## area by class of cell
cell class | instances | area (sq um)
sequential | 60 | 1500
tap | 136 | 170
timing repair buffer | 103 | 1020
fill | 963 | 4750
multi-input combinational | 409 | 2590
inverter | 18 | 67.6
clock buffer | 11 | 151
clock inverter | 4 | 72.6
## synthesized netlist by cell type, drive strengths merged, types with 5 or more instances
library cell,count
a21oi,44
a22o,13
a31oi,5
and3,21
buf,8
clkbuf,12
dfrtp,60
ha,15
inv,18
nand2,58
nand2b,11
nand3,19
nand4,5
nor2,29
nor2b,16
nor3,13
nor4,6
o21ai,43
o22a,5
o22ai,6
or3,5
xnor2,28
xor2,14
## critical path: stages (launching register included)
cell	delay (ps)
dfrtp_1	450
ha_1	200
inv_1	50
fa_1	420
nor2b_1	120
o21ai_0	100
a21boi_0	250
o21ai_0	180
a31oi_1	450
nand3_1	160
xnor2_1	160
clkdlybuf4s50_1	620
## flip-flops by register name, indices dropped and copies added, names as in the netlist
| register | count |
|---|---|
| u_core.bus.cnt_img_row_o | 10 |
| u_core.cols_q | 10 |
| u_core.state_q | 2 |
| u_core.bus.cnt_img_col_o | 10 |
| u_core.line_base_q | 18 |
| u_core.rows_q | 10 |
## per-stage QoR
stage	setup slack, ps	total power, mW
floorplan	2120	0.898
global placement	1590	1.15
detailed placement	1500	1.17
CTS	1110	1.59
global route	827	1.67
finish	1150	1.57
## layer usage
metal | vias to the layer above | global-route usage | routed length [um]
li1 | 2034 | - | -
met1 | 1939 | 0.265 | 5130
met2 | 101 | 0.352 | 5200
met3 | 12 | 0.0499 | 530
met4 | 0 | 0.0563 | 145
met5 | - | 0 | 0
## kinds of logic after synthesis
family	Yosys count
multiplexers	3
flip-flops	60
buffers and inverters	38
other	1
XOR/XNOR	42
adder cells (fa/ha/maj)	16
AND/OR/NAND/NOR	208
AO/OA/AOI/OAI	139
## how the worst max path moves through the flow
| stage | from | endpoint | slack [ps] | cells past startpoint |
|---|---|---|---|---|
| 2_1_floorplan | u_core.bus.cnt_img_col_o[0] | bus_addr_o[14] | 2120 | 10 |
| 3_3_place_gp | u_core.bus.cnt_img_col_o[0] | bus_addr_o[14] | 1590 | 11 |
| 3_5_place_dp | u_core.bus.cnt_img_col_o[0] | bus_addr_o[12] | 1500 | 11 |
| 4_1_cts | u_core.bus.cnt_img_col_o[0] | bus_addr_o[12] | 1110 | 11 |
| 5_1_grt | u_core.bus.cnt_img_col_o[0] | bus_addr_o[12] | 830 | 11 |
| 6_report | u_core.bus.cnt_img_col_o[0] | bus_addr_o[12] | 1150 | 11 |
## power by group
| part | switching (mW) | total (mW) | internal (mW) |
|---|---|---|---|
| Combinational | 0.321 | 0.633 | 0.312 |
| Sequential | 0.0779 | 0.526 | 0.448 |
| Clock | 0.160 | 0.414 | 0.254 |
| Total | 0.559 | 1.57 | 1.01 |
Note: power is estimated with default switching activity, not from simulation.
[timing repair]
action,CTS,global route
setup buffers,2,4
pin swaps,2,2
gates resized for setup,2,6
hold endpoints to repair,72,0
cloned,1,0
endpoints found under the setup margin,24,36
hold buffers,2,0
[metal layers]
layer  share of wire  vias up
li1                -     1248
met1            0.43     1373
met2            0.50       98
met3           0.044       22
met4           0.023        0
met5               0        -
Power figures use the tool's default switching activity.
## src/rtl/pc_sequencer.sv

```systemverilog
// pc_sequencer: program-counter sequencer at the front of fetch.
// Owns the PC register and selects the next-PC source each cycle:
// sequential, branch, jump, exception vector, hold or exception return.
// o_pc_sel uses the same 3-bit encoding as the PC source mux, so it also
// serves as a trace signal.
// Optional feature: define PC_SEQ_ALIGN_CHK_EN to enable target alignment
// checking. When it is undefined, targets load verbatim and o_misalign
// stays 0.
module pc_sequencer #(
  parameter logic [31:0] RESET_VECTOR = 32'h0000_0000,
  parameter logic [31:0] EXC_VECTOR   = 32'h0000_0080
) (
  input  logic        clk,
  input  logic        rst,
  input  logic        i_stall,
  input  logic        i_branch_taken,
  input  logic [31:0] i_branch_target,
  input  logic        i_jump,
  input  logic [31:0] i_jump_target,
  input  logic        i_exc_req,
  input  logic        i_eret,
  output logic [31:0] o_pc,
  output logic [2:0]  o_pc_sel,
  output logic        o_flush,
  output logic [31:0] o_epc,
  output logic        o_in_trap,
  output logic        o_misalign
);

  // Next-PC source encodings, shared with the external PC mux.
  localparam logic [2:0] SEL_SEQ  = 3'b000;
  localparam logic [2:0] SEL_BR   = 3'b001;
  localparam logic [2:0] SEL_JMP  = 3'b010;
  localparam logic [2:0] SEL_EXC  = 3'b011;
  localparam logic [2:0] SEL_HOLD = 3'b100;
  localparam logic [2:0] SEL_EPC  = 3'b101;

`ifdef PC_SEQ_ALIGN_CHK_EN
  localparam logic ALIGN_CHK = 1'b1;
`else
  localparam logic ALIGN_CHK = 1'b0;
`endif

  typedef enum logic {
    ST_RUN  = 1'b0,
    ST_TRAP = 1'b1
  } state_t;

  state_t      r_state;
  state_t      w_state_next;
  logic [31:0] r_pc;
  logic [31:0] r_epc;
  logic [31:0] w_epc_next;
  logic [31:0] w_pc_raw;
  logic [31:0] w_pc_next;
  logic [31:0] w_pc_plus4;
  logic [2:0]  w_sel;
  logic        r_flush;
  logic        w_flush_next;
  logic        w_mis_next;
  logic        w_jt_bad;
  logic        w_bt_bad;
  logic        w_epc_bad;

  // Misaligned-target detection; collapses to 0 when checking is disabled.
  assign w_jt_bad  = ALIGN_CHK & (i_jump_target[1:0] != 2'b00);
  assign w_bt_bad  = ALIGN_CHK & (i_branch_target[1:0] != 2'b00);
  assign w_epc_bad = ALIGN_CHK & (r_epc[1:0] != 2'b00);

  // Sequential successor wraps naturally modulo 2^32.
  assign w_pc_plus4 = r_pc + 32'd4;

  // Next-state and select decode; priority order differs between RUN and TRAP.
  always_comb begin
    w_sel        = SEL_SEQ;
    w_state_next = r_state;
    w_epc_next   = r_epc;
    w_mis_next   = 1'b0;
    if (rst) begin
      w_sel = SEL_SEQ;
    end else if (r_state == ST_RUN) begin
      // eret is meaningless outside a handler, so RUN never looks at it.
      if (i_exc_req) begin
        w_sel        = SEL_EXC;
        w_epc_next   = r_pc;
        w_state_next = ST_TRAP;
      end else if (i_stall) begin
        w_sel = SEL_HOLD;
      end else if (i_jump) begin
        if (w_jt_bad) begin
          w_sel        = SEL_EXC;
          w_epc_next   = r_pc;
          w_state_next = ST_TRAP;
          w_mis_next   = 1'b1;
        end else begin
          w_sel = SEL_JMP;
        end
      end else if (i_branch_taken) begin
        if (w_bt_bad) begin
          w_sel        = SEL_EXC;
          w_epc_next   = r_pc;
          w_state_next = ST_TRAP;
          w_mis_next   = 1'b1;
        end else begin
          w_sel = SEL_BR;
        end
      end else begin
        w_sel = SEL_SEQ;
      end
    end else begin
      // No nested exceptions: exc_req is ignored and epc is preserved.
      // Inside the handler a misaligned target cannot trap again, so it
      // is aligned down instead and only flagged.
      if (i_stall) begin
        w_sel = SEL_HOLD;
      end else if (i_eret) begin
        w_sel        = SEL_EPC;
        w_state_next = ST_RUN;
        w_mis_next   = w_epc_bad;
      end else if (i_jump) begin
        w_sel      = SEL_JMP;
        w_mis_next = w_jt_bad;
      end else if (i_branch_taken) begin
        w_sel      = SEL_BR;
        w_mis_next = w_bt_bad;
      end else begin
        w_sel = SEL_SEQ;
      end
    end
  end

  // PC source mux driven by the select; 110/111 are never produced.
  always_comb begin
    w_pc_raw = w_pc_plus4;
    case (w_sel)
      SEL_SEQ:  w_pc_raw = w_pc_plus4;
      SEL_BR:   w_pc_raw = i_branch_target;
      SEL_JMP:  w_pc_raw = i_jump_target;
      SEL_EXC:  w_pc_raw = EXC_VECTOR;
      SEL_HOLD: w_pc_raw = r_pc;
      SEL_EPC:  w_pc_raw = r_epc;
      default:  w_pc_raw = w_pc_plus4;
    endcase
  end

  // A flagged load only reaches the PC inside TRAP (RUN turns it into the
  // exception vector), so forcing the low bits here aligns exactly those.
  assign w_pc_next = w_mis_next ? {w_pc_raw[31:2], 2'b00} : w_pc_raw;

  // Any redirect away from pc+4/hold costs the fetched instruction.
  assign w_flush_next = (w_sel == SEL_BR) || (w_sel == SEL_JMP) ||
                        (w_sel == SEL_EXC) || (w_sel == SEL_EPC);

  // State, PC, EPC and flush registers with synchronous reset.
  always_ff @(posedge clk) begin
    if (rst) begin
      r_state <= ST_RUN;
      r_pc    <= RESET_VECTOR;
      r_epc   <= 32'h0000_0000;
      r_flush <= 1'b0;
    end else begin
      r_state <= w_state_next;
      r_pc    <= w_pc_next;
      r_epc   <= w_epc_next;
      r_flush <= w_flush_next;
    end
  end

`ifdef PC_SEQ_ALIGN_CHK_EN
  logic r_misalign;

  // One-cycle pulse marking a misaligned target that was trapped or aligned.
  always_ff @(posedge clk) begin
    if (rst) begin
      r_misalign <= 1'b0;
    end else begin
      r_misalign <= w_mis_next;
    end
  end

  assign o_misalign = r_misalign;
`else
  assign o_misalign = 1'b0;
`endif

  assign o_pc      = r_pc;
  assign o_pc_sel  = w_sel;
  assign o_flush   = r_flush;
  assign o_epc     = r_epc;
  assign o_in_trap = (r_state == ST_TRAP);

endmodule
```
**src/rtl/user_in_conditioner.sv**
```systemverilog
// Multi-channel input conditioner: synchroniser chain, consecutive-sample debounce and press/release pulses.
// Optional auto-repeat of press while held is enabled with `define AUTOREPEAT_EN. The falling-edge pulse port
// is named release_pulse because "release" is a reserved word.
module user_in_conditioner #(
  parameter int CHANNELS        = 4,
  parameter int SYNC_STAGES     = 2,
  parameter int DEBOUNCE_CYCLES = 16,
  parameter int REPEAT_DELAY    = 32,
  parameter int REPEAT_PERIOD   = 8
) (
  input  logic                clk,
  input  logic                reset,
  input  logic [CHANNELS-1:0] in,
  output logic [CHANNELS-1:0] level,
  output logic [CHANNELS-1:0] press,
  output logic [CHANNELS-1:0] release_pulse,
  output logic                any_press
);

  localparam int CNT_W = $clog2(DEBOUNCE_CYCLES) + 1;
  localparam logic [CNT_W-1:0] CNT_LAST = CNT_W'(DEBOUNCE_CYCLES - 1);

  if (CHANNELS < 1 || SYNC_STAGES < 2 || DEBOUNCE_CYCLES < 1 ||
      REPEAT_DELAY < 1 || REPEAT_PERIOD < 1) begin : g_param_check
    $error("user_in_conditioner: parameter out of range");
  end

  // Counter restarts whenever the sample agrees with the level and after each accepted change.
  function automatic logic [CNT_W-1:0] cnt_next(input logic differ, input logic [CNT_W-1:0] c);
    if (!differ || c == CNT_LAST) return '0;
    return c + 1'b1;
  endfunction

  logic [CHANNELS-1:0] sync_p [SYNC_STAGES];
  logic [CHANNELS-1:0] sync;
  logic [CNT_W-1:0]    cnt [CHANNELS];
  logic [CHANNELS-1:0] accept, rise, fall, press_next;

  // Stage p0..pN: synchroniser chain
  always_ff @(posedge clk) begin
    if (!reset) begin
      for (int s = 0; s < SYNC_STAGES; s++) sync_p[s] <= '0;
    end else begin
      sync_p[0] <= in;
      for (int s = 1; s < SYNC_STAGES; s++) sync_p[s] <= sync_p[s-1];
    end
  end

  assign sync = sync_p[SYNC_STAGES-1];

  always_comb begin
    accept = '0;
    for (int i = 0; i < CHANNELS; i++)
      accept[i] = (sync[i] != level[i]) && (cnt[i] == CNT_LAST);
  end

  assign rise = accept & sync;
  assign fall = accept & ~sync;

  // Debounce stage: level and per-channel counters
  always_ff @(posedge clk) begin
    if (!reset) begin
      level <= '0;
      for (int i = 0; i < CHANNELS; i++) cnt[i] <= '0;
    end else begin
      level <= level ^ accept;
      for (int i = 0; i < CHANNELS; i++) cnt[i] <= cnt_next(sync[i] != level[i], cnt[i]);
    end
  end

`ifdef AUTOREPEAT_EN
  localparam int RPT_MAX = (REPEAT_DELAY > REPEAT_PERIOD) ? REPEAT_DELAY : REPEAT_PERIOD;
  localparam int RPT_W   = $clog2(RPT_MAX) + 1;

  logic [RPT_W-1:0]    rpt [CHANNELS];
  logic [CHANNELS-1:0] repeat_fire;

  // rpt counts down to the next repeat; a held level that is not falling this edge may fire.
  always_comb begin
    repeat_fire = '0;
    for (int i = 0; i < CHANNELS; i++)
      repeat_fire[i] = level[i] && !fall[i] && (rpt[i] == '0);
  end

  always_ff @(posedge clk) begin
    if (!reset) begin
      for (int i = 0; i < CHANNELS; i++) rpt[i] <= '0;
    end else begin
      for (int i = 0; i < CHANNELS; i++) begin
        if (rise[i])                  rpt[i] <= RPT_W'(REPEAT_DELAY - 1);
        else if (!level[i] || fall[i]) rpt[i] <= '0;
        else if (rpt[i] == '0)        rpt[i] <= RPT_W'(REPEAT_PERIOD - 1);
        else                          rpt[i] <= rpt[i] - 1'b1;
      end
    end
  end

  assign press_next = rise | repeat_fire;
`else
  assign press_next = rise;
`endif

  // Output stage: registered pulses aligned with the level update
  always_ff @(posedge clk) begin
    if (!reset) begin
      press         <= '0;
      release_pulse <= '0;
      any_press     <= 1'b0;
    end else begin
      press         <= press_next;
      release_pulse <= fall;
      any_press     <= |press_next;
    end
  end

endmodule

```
_ _ _
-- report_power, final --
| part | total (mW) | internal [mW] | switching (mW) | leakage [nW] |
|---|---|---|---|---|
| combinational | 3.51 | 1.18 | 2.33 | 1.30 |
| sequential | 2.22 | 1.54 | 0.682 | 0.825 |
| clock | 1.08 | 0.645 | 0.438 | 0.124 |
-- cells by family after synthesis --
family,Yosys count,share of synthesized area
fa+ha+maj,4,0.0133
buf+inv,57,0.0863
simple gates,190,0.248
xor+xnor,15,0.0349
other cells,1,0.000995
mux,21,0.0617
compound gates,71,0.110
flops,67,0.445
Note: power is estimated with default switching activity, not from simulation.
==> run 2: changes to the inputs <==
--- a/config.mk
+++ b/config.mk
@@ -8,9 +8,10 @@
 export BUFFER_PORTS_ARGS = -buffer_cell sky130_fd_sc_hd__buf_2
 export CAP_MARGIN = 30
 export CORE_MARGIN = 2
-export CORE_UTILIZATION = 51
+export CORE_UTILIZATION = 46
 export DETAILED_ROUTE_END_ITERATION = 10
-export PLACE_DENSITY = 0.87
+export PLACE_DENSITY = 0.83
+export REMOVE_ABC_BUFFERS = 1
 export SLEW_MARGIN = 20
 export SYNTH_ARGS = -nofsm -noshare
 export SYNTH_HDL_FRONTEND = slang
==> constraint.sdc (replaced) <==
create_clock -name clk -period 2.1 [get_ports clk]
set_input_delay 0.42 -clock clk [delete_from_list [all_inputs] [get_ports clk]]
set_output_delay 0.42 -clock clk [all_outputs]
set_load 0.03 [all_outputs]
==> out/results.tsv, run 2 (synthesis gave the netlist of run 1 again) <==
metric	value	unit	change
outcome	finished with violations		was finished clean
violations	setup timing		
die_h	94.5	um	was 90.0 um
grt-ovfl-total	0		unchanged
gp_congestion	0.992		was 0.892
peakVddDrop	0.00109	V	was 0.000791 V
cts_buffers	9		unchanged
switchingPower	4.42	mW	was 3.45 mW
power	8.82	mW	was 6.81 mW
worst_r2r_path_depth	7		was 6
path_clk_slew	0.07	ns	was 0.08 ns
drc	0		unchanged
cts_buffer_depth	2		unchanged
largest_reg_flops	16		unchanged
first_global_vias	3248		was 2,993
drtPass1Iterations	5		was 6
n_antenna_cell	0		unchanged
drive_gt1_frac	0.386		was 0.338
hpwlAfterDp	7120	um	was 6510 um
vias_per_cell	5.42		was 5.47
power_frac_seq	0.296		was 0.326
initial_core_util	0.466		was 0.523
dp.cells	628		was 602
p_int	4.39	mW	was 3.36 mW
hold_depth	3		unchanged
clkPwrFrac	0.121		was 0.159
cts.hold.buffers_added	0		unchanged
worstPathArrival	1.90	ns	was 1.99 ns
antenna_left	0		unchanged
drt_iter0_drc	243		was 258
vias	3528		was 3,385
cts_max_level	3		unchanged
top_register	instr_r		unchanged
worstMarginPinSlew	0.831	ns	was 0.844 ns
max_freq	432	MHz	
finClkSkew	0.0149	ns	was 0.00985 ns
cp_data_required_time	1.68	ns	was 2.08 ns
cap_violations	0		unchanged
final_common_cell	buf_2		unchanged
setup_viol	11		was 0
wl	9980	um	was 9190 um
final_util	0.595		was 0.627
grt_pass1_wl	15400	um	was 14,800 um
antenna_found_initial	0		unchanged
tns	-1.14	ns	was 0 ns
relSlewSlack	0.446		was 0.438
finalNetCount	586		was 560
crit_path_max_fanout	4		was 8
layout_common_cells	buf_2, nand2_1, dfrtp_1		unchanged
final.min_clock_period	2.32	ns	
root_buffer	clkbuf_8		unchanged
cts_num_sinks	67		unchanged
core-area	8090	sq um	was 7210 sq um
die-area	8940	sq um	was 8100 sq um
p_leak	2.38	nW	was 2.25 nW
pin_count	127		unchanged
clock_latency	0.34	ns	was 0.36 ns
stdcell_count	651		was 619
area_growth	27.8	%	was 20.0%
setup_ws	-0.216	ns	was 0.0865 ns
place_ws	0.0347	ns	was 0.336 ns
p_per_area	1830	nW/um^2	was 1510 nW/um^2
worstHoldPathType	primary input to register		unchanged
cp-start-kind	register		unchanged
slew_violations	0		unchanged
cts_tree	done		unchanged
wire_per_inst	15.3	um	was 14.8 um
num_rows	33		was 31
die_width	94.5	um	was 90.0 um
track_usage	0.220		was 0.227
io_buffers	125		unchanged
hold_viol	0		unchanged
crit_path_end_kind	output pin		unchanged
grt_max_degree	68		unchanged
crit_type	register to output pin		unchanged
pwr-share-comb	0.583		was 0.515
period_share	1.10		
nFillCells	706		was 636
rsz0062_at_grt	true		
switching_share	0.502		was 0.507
_ _ _
PROBLEM TO WORK ON —
Please, from the material above, copy only the lines from the line with "u_core.line_base_q | 18 |" up to and including the line with "pin swaps,2,2", exactly as written.

FINISHED TASK —
| u_core.line_base_q | 18 |
| u_core.rows_q | 10 |
## per-stage QoR
stage	setup slack, ps	total power, mW
floorplan	2120	0.898
global placement	1590	1.15
detailed placement	1500	1.17
CTS	1110	1.59
global route	827	1.67
finish	1150	1.57
## layer usage
metal | vias to the layer above | global-route usage | routed length [um]
li1 | 2034 | - | -
met1 | 1939 | 0.265 | 5130
met2 | 101 | 0.352 | 5200
met3 | 12 | 0.0499 | 530
met4 | 0 | 0.0563 | 145
met5 | - | 0 | 0
## kinds of logic after synthesis
family	Yosys count
multiplexers	3
flip-flops	60
buffers and inverters	38
other	1
XOR/XNOR	42
adder cells (fa/ha/maj)	16
AND/OR/NAND/NOR	208
AO/OA/AOI/OAI	139
## how the worst max path moves through the flow
| stage | from | endpoint | slack [ps] | cells past startpoint |
|---|---|---|---|---|
| 2_1_floorplan | u_core.bus.cnt_img_col_o[0] | bus_addr_o[14] | 2120 | 10 |
| 3_3_place_gp | u_core.bus.cnt_img_col_o[0] | bus_addr_o[14] | 1590 | 11 |
| 3_5_place_dp | u_core.bus.cnt_img_col_o[0] | bus_addr_o[12] | 1500 | 11 |
| 4_1_cts | u_core.bus.cnt_img_col_o[0] | bus_addr_o[12] | 1110 | 11 |
| 5_1_grt | u_core.bus.cnt_img_col_o[0] | bus_addr_o[12] | 830 | 11 |
| 6_report | u_core.bus.cnt_img_col_o[0] | bus_addr_o[12] | 1150 | 11 |
## power by group
| part | switching (mW) | total (mW) | internal (mW) |
|---|---|---|---|
| Combinational | 0.321 | 0.633 | 0.312 |
| Sequential | 0.0779 | 0.526 | 0.448 |
| Clock | 0.160 | 0.414 | 0.254 |
| Total | 0.559 | 1.57 | 1.01 |
Note: power is estimated with default switching activity, not from simulation.
[timing repair]
action,CTS,global route
setup buffers,2,4
pin swaps,2,2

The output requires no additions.